High-resolution endoscopic optical coherence tomography of airways (Conference Presentation)

Diagnosis of peripheral lung nodules through transbronchial biopsy is highly prone to sampling errors due to the inability of current techniques to accurately locate and/or sample lesions. Volumetric optical imaging techniques such as optical coherence tomography (OCT) have the potential to address this issue, however, current imaging catheter designs cannot achieve sufficiently high-resolution, or diffraction-limited imaging; focusing elements bear spherical aberrations and multilayered structures with asymmetric curvatures in the optical path cause astigmatism.

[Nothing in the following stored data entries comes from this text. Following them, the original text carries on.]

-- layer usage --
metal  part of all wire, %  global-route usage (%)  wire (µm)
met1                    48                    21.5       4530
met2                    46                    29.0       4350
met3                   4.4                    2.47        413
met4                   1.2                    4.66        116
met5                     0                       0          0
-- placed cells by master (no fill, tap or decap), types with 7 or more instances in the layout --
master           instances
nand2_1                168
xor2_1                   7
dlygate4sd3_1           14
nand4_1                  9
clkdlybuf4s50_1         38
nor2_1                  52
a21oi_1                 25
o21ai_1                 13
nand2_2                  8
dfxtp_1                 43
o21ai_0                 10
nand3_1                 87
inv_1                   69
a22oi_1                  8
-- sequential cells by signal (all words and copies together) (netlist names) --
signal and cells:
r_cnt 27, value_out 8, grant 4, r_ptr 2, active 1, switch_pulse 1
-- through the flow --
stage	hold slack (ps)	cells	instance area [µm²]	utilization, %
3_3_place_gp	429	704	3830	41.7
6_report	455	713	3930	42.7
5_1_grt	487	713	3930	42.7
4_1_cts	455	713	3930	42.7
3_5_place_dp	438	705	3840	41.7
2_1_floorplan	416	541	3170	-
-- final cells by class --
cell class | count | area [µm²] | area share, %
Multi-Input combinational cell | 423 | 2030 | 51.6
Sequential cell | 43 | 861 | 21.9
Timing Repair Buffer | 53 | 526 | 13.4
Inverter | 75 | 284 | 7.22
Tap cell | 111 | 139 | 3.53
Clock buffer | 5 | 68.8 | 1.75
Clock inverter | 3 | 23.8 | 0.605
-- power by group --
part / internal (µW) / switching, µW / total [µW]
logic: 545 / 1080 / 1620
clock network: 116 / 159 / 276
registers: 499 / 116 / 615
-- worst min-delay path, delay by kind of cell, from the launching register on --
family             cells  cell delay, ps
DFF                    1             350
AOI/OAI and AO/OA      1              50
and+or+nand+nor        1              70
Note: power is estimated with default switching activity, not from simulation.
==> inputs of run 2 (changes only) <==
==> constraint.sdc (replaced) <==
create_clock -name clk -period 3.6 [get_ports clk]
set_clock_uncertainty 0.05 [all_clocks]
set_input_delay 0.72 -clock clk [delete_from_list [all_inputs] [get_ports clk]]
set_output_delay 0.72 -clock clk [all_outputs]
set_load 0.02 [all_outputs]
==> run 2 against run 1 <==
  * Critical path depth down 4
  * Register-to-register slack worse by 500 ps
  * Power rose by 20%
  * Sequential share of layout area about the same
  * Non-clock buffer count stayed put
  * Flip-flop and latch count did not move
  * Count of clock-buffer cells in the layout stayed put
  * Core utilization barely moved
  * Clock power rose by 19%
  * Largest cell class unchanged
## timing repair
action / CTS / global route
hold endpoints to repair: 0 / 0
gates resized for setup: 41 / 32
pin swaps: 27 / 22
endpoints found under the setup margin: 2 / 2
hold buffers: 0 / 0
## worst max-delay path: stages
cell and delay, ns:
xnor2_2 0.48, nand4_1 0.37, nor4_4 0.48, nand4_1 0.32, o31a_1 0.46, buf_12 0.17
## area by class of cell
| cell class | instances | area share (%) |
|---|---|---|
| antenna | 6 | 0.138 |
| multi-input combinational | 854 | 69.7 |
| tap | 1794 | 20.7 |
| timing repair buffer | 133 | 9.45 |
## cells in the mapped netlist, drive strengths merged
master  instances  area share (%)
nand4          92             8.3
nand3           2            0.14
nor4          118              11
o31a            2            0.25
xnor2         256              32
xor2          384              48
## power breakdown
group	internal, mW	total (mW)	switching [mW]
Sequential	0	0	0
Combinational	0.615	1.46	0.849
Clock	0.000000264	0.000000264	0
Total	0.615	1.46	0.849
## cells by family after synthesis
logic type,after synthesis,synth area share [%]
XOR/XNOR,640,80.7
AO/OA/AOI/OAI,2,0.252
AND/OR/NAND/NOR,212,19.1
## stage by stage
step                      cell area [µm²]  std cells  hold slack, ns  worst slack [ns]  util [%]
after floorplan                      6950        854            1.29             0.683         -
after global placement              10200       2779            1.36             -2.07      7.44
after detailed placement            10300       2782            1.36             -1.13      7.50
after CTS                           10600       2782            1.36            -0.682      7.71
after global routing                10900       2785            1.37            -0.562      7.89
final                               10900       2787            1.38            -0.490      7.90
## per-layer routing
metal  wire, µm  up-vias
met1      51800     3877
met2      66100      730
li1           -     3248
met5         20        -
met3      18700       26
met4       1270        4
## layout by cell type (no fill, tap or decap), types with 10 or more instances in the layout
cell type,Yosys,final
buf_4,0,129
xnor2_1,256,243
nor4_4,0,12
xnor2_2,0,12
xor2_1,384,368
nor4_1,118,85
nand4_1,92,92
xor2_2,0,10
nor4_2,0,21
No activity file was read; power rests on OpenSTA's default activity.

In this work, we propose a new class of optical imaging catheters – termed nano-optic endoscope – that use metalenses to achieve diffraction-limited endoscopic imaging at greatly extended depth-of-focus through negating non-chromatic aberrations and chromatic dispersion engineering. A metalens consists of a 2-dimentional array of subwavelength-spaced scatterers with specific geometric parameters and distribution that locally shift the phase of the incident light and modify its wavefront. The metalens ability to arbitrarily and accurately modify the phase allows the nano-optic endoscope to overcome spherical aberrations and astigmatism. Remarkably, the tailored chromatic dispersion of the metalens in the context of spectral interferometry is utilized to maintain high-resolution imaging beyond the input field Rayleigh range, overcoming the compromise between transverse resolution and depth-of-focus. Endoscopic imaging is demonstrated ex vivo in resected human airway specimens and in vivo in sheep airways. Fine pathology such as irregular glandular pattern, the hallmark of adenocarcinoma, is readily visualized in high-resolution images captured by the nano-optic endoscope. The versatility and design flexibility of the nano-optic endoscope significantly elevate endoscopic imaging capabilities that will likely impact clinical applications.